WILDER DESPUÉS DE FEDORA
En las primeras líneas de su libro dedicado a la vida y obra de Billy Wilder, publicado en 1999, tres años antes de la muerte del gran cineasta, Cameron Crowe escribe “Nos volvimos a encontrar. Eran las once de la mañana. Al llegar noto que se ve fresco, alegre y, como siempre, vestido elegantemente.“¿Y qué haremos ahora?”, preguntó enérgicamente, prestándole toda su atención a los visitantes. Se metió en la boca un TicTac. La familiaridad de nuestro trato creció, casi en contra de su voluntad. El tema de apertura de conversación es la poco vista Fedora, el último gran esfuerzo creativo de Wilder junto a I. A. L. Diamond. El lenguaje corporal de Wilder cambia instantáneamente por completo, como suele ocurrir cuando se mencionan algunas de sus obras no tan bien recibidas. La transformación ocurre en un chispazo. Desaparece su naturaleza algo bribona, reemplazada por un carácter similar al que tendría un estudiante frente al director de la escuela en una reunión para discutir su mala conducta. Se mueve en la silla, algo incómodo. “Ah, esa Fedora. La idea de cómo íbamos a hacerla quedó kaput desde el momento en que comenzamos a hacer pruebas en Múnich. Pasó lo siguiente: la actriz Marthe Keller –aunque ella no es realmente una actriz, aunque eso no es su culpa; o tal vez sí– iba a interpretar ambos papeles, la parte de la madre y la parte de la hija (Fedora, la actriz con aires de Garbo). Comenzamos a probar el maquillaje para la anciana y Marthe empezó a gritar. Resulta que había sufrido un accidente automovilístico y le cocieron las heridas de manera tal que algunos de los nervios quedaron expuestos. Eso hizo que fuera muy difícil ponerle la máscara de látex que la haría ver vieja”.
–¿No se volvió a hacer un casting en ese momento?
–Ya estábamos en Múnich. Soy un hombre de la compañía y siempre intento proteger las inversiones en una producción. Lo cual, en este caso, no estaba bien, así que dije “Bueno, elijamos a otra actriz para interpretar a la madre. Y eso no funcionó. No funcionó en lo más mínimo. Quise detenerlo todo luego de haber filmado toda una semana, pero no era posible. Quiero decir, se podía, pero ello implicaba perder un montón de dinero, así que la terminamos. Fedora nunca se convirtió en la segunda El ocaso de una vida.

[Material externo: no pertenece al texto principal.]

`src/rtl/muldiv_unit.sv`:
```
// muldiv_unit: multi-cycle RV32M/RV64M multiply/divide unit with valid/ready issue and tag pass-through.
// Ports: clk, rst_n (async active-low), flush (sync kill of in-flight op);
//        in_valid/in_ready/in_op/in_a/in_b/in_tag request side (funct3 op encoding);
//        out_valid/out_ready/out_result/out_tag result side.
// Optional: define MULDIV_EARLY_OUT_EN to resolve divide special cases at accept (1-cycle latency).
module muldiv_unit #(
    parameter int XLEN       = 32,
    parameter int MUL_STAGES = 2,
    parameter int TAG_W      = 5
) (
    input  logic             clk,
    input  logic             rst_n,
    input  logic             flush,
    input  logic             in_valid,
    output logic             in_ready,
    input  logic [2:0]       in_op,
    input  logic [XLEN-1:0]  in_a,
    input  logic [XLEN-1:0]  in_b,
    input  logic [TAG_W-1:0] in_tag,
    output logic             out_valid,
    input  logic             out_ready,
    output logic [XLEN-1:0]  out_result,
    output logic [TAG_W-1:0] out_tag
);
    localparam logic [2:0] S_IDLE = 3'd0, S_MUL = 3'd1, S_DIV = 3'd2, S_FIX = 3'd3, S_DONE = 3'd4;
    localparam logic [XLEN-1:0] MIN = {1'b1, {(XLEN-1){1'b0}}};

    // Divide special cases; returns {hit, result}. Unsigned a<b matches the iterated result anyway.
    function automatic logic [XLEN:0] special(input logic [1:0] op, input logic [XLEN-1:0] a, input logic [XLEN-1:0] b);
        logic bz, ovf, ult;
        logic [XLEN-1:0] v;
        bz  = b == '0;
        ovf = !op[0] && a == MIN && b == '1;
        ult = op[0] && a < b;
        v   = bz ? (op[1] ? a : '1) : ovf ? (op[1] ? '0 : MIN) : (op[1] ? a : '0);
        return {bz | ovf | ult, v};
    endfunction

    logic [2:0]       st_q, st_d;
    logic [5:0]       cnt_q, cnt_d;
    logic [1:0]       op_q, op_d;
    logic [XLEN-1:0]  a_q, a_d, b_q, b_d, quo_q, quo_d, rem_q, rem_d, dvs_q, dvs_d, res_q, res_d;
    logic [TAG_W-1:0] tag_q, tag_d;
    logic             qneg_q, qneg_d, rneg_q, rneg_d;

    logic accept;
    assign in_ready   = rst_n && st_q == S_IDLE;
    assign accept     = in_valid && in_ready && !flush;
    assign out_valid  = st_q == S_DONE;
    assign out_result = res_q;
    assign out_tag    = tag_q;

    // Multiplier reads the live inputs in IDLE so a single-stage build can finish on the accept edge.
    logic [1:0]        mop;
    logic [XLEN-1:0]   ma, mb, mul_res;
    logic              sa, sb;
    logic [2*XLEN-1:0] mpa, mpb, prod;
    assign mop     = st_q == S_IDLE ? in_op[1:0] : op_q;
    assign ma      = st_q == S_IDLE ? in_a : a_q;
    assign mb      = st_q == S_IDLE ? in_b : b_q;
    assign sa      = mop[1] ^ mop[0];
    assign sb      = mop == 2'b01;
    assign mpa     = {{XLEN{sa & ma[XLEN-1]}}, ma};
    assign mpb     = {{XLEN{sb & mb[XLEN-1]}}, mb};
    assign prod    = mpa * mpb;
    assign mul_res = mop == 2'b00 ? prod[XLEN-1:0] : prod[2*XLEN-1:XLEN];

    logic            na, nb, ge;
    logic [XLEN-1:0] mag_a, mag_b, fx_res;
    logic [XLEN:0]   sh, diff, fx_sp;
    assign na     = !in_op[0] && in_a[XLEN-1];
    assign nb     = !in_op[0] && in_b[XLEN-1];
    assign mag_a  = na ? -in_a : in_a;
    assign mag_b  = nb ? -in_b : in_b;
    // Restoring step: bring down the next dividend bit, subtract if it fits.
    assign sh     = {rem_q, quo_q[XLEN-1]};
    assign diff   = sh - {1'b0, dvs_q};
    assign ge     = !diff[XLEN];
    assign fx_sp  = special(op_q, a_q, b_q);
    assign fx_res = fx_sp[XLEN] ? fx_sp[XLEN-1:0] : op_q[1] ? (rneg_q ? -rem_q : rem_q) : (qneg_q ? -quo_q : quo_q);
`ifdef MULDIV_EARLY_OUT_EN
    logic [XLEN:0] in_sp;
    assign in_sp = special(in_op[1:0], in_a, in_b);
`endif

    always_comb begin
        st_d   = st_q;
        cnt_d  = cnt_q;
        op_d   = op_q;
        a_d    = a_q;
        b_d    = b_q;
        tag_d  = tag_q;
        quo_d  = quo_q;
        rem_d  = rem_q;
        dvs_d  = dvs_q;
        qneg_d = qneg_q;
        rneg_d = rneg_q;
        res_d  = res_q;
        case (st_q)
            S_IDLE: if (accept) begin
                op_d  = in_op[1:0];
                a_d   = in_a;
                b_d   = in_b;
                tag_d = in_tag;
                if (!in_op[2]) begin
                    if (MUL_STAGES == 1) begin
                        st_d  = S_DONE;
                        res_d = mul_res;
                    end else begin
                        st_d  = S_MUL;
                        cnt_d = 6'(MUL_STAGES - 2);
                    end
                end else begin
                    st_d   = S_DIV;
                    cnt_d  = 6'(XLEN - 1);
                    quo_d  = mag_a;
                    rem_d  = '0;
                    dvs_d  = mag_b;
                    qneg_d = na ^ nb;
                    rneg_d = na;
`ifdef MULDIV_EARLY_OUT_EN
                    if (in_sp[XLEN]) begin
                        st_d  = S_DONE;
                        res_d = in_sp[XLEN-1:0];
                    end
`endif
                end
            end
            S_MUL: begin
                cnt_d = cnt_q - 6'd1;
                if (cnt_q == '0) begin
                    st_d  = S_DONE;
                    res_d = mul_res;
                end
            end
            S_DIV: begin
                cnt_d = cnt_q - 6'd1;
                quo_d = {quo_q[XLEN-2:0], ge};
                rem_d = ge ? diff[XLEN-1:0] : sh[XLEN-1:0];
                st_d  = cnt_q == '0 ? S_FIX : S_DIV;
            end
            S_FIX: begin
                st_d  = S_DONE;
                res_d = fx_res;
            end
            S_DONE: st_d = out_ready ? S_IDLE : S_DONE;
            default: st_d = S_IDLE;
        endcase
        if (flush) st_d = S_IDLE;
    end

    always_ff @(posedge clk or negedge rst_n) begin
        if (!rst_n) begin
            st_q   <= S_IDLE;
            cnt_q  <= '0;
            op_q   <= '0;
            a_q    <= '0;
            b_q    <= '0;
            tag_q  <= '0;
            quo_q  <= '0;
            rem_q  <= '0;
            dvs_q  <= '0;
            qneg_q <= 1'b0;
            rneg_q <= 1'b0;
            res_q  <= '0;
        end else begin
            st_q   <= st_d;
            cnt_q  <= cnt_d;
            op_q   <= op_d;
            a_q    <= a_d;
            b_q    <= b_d;
            tag_q  <= tag_d;
            quo_q  <= quo_d;
            rem_q  <= rem_d;
            dvs_q  <= dvs_d;
            qneg_q <= qneg_d;
            rneg_q <= rneg_d;
            res_q  <= res_d;
        end
    end
endmodule

```
`config.mk`:
```
export PLATFORM = sky130hd
export DESIGN_NAME = muldiv_unit
export DESIGN_NICKNAME = d
export VERILOG_FILES = /design/src/rtl/muldiv_unit.sv
export SDC_FILE = /design/constraint.sdc
export NUM_CORES = 2
export LEC_CHECK = 0
export BUFFER_PORTS_ARGS = -buffer_cell sky130_fd_sc_hd__buf_2
export CAP_MARGIN = 20
export CORE_MARGIN = 3
export CORE_UTILIZATION = 44
export DETAILED_ROUTE_END_ITERATION = 12
export PLACE_DENSITY = 0.61
export SLEW_MARGIN = 20
export SYNTH_ARGS = -nofsm -noshare
export SYNTH_HDL_FRONTEND = slang
export SYNTH_SLANG_ARGS = --single-unit
```
`constraint.sdc`:
```
create_clock -name clk -period 23.3 [get_ports clk]
set_input_delay 0 -clock clk [delete_from_list [all_inputs] [get_ports clk]]
set_output_delay 0 -clock clk [all_outputs]
set_load 0.01 [all_outputs]
```
After elaboration in Yosys (flattened, before gate mapping)

Cells that the tools add are included.
W data, S select, Z words.

Word-level logic and storage cells: 98
Bits in latches: 0
Input bits: 77
Register bits: 210
Memories: 0
Output and inout bits: 39
Bits in writable memories: 0
Memory bits (read-only): 0

Equal/unequal tests: 12
Divide/modulo/power cells: 0
Magnitude comparators: 1
Bitwise operators: 6
Multiply operators: 1
Shift-type cells: 0
Reductions and logical operators: 26
Multiplexer cells: 34
Add/sub/neg operators: 6

Operators with widths:

| operator               | count |
|---|---|
| $mux W32               | 20 |
| $pmux W32 S2           | 3 |
| $neg A32 Y32           | 4 |
| $eq A32 B32 Y1 const B | 2 |
| $mul A33 B33 Y64       | 1 |
| $sub A33 B32 Y33       | 1 |
| $logic_not A32 Y1      | 1 |
| $lt A32 B32 Y1         | 1 |
| $pmux W3 S5            | 1 |
| $mux W3                | 4 |
| $pmux W6 S2            | 1 |
| $logic_and A1 B1 Y1    | 8 |
| $reduce_and A2 Y1      | 4 |
| $eq A3 B2 Y1 const B   | 2 |
| $logic_not A6 Y1       | 1 |
| $mux W6                | 1 |
| $ne A2 B2 Y1 const B   | 3 |
| $ne A3 B3 Y1 const B   | 2 |
| $reduce_and A3 Y1      | 2 |
| $reduce_bool A2 Y1     | 3 |
| $sub A6 B1 Y6 const B  | 1 |
| $mux W5                | 1 |
| $logic_not A1 Y1       | 4 |
| $mux W2                | 2 |
| other kinds (10)       | 13 |

Depth between registers and ports, before layout

Depth in word-level cells: 8
Depth in mapped cells: 38
Mapped depth without buffers: 32

Worst setup path before layout

Ideal clock, no wire load.

Kind: flip-flop to flip-flop
From: register st_q[1]
To: register res_q[25] (netlist: out_result[25])
Period minus slack after synthesis: 10.092 ns
Library setup time: 0.126 ns
Stages on the path, launching flop included: 37
Required time: 23.174 ns
Arrival: 9.966 ns
Path buffers: 5
Path slack: 13.208 ns
Cell sequence: dfrtp_1 clkbuf_1 nor3_1 buf_2 clkbuf_1 buf_1 o21ai_0 ha_1 nor2_1 clkbuf_1 nand2_1 inv_1 fa_1 inv_1 fa_1 inv_1 fa_1 fa_1 inv_1 fa_1 inv_1 fa_1 inv_1 fa_1 fa_1 inv_1 ha_1 a21o_1 a21o_1 nor3_1 o21a_1 nor3_1 a221o_1 nor2_1 xnor2_1 mux2_2 a221o_1

Cells in the longest elaborated chain, start to end: 8
Elaborated cells between the ends (all ways): 18

Ends and longest elaborated chain:

| element                                       | line       | RTL |
|---|---|---|
| start: declaration                            | 39         | `logic [2:0] st_q, st_d;` |
| start signal: assignment                      | 167        | `st_q <= st_d;` |
| $logic_not A3 Y1                              | 58, 59, 60 |  |
| $mux W2                                       | 58         | `assign mop = st_q == S_IDLE ? in_op[1:0] : op_q;` |
| $eq A2 B1 Y1 or $xor A1 B1 Y1 (tied branches) | 62, 61     |  |
| $and A1 B1 Y1 (on tied branches)              | 64, 63     |  |
| $mul A33 B33 Y64                              | 65         | `assign prod = mpa * mpb;` |
| $mux W32                                      | 66         | `assign mul_res = mop == 2'b00 ? prod[XLEN-1:0] : prod[2*XLEN-1:XLEN];` |
| $mux W32                                      | 131        | `if (cnt_q == '0) begin` |
| $pmux W32 S2                                  | 99         | `case (st_q)` |
| end signal: assignment                        | 178        | `res_q <= res_d;` |
| end: declaration                              | 42         | `logic [XLEN-1:0] a_q, a_d, b_q, b_d, quo_q, quo_d, rem_q, rem_d, dvs_q, dvs_d, res_q, res_d;` |

Several ways; a longest one is shown, not always the timed one. The select of a mux whose other input is x is not followed.
A chain may end at the register's enable or synchronous reset.

Final worst setup path

Same ends and word-level chain as after synthesis.

==> flow_summary.yaml <==
sta:
  slew_violations: 0
  min_period_over_period_pct: 46.68
  holdWs_ns: 0.06010
  fin_tns_setup_ns: 0
  fin_crit_ns: 10.88
  hold_viol: 0
  tightest_slew_ns: 1.352
  finalClockSkew_ns: 0.01575
  rsz0062_at_grt: "false"
  slew_headroom_pct: 8.698
  max_freq_ghz: 0.09194
  setup_viol: 0
worst_setup_path:
  crit_required_ns: 23.74
  cp-end-kind: "flop"
  critical_path_peak_fanout: 62
  critPathKind: "flop to flop"
  crit_slowest_cell: "fa_1"
  crit_top_cell: "fa_1"
  cp-start-kind: "flop"
  crit_arrival_ns: 11.31
  slowest_delay_ns: 0.94
  worstRegToRegCells: 30
clock_network:
  cts_max_level: 1
  clk_pin_slew_ns: 0.07
  cts_max_path_buffers: 3
  clkLatencyLatePin_ns: 0.56
  cts_sinks: 210
  cts_tree: "built"
  cts_made_buffers: 24
  ctsResizeCount: 0
  cts_root_buffer: "clkbuf_16"
  ctsHoldBuffers: 78
  postCtsSetupBuffers: 0
detailed_routing:
  routed_wl_um: 189900
  first_pass_iters: 5
  route.detailed.drc: 0
  vias: 43901
  ant_nets: 0
  viasPerCell: 5.571
  drt_iter0_drc: 4124
  wl_per_cell_um: 24.10
die:
  rows: 126
  dieArea_um2: 125200
  chipHeight_um: 353.8
  fp.coreArea_um2: 119000
  num_io_pins: 116
  start_util_pct: 44.71
  die_w_um: 353.8
layout:
  final_common_cell: "inv_1"
  area_delta_synth_final_pct: 7.979
  drive_gt1_share_pct: 6.689
  layout_common_cells: "inv_1, nand2_1, fa_1"
  instances_no_fill: 7880
  nets: 7748
synth:
  synth-seq-cells: 210
  ys_types: 86
  ys.warnings.count: 0
  ys.flop_type: "dfrtp_1"
  avgSynthCellArea_um2: 8.535
  syn_nets: 7721
  synth_enable_flop_cells: 0
  mappedNetlistArea_um2: 53220
  synthArstFlopShare_pct: 100.0
  ys_seq_area_share_pct: 9.874
  synthCells: 6236
grt:
  grt_pass1_wl_um: 288900
  grt_overflow: 0
  grt_usage_pct: 30.67
  grt_start_max_net_pins: 116
  antenna_found_initial: 12
  grt_pass1_vias: 45576
hold_path:
  worstHoldPathType: "input pin to async pin"
run:
  maxCapViolCount: 0
place:
  dp_hpwl_um: 150100
  place_congestion: 1.006
  placed_cells: 7759
  port-buffer-count: 115
outcome:
  status: "finished, final reports clean"
[kinds of logic (layout without fill, tap and decap cells)]
group | Yosys count | count (layout) | share of synthesized area (%)
AOI/OAI and AO/OA | 775 | 775 | 8.980
xor gates and xnor gates | 217 | 217 | 3.585
adders and majority gates | 1408 | 1408 | 48.98
buffers and inverters | 1591 | 1634 | 11.28
DFF | 210 | 210 | 9.874
muxes | 119 | 119 | 2.332
other | 0 | 1 | 0
and+or+nand+nor | 1916 | 1916 | 14.97
[path summary, 6_finish.rpt]
path / from / slack, ns / to
setup / recovery: st_q[1] / 12.42 / out_result[25]
hold / removal: rst_n / 0.06 / quo_q[17]
setup reg to reg: st_q[1] / 12.42 / out_result[25]
hold reg to reg: dvs_q[22] / 0.48 / dvs_q[22]
max in group asynchronous: rst_n / 21.82 / rem_q[7]
min in group clk: in_tag[4] / 0.22 / out_tag[4]
[per-stage QoR]
stage	utilization, %	worst slack, ns	area [um2]
after detailed placement	46.95	12.52	55880
after global placement	46.91	12.66	55840
after global routing	48.28	11.83	57470
after CTS	48.28	12.47	57470
final	48.28	12.42	57470
after floorplan	-	13.21	53220
[cells in the mapped netlist (16+ instances only)]
cell	count	area share (%)
a21o_1	55	0.78
and3_1	17	0.20
buf_1	18	0.13
ha_1	282	6.6
o21a_1	16	0.23
and2_1	41	0.48
o211ai_1	36	0.51
mux2i_1	79	1.5
nand2_1	1190	8.4
nor4_1	35	0.41
a211oi_1	20	0.28
o31ai_1	26	0.37
nand3_1	26	0.24
nand2b_1	17	0.20
a31oi_1	27	0.32
or3_1	20	0.24
o21ai_0	256	2.4
a21oi_1	169	1.6
dfrtp_1	210	9.9
mux2_2	40	0.85
xnor2_1	130	2.1
nor3_1	37	0.35
nor2_1	436	3.1
nand4_1	29	0.34
o21ai_1	37	0.35
inv_1	1287	9.1
clkbuf_1	269	1.9
xor2_1	86	1.4
nor2b_1	17	0.20
fa_1	1126	42
[layout make-up]
class	count	area, um2
Antenna cell	1	2.502
Clock buffer	34	709.4
Clock inverter	8	92.59
Fill cell	11540	61560
Inverter	1288	4835
Multi-Input combinational cell	4435	42350
Sequential cell	210	5255
Tap cell	1600	2002
Timing Repair Buffer	304	2225
[worst max-delay path, delay by kind of cell (launching register included)]
family / cells / cell delay, ns
AO/OA/AOI/OAI: 5 / 1.29
adder cells (fa/ha/maj): 9 / 5.03
AND/OR/NAND/NOR: 8 / 1.64
flip-flops: 1 / 0.75
XOR/XNOR: 1 / 0.09
buffers and inverters: 6 / 1.68
multiplexers: 1 / 0.27
[metal layers]
metal / share of wire, % / routed length [um] / up-vias / global-route usage, %
met4: 5.8 / 10950 / 4 / 13.94
met2: 45 / 85170 / 1890 / 48.05
met3: 8.6 / 16410 / 401 / 4.616
met1: 41 / 77360 / 22561 / 42.16
li1: - / - / 19045 / -
met5: 0.015 / 29 / - / 0
[state kept, by name, summed over array words and instances, names as in the netlist]
register	count
out_tag	5
a_q	32
op_q	2
qneg_q	1
st_q	3
rneg_q	1
rem_q	32
b_q	32
quo_q	32
out_result	32
cnt_q	6
dvs_q	32
Power is left out: the tool's default activity adds up to more than one toggle a clock period on the data nets, which glitch-free logic cannot reach.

–¿El fantasma de El ocaso de una vida estuvo dando vueltas durante la producción de Fedora?
–Así es, y creo que eso fue algo bueno. Porque era aprovechar algo, otra película de Hollywood, que era completamente diferente en cuanto a su contenido. Pero simplemente no funcionó.
Fragmento del libro Conversaciones con Wilder, de Cameron Crowe.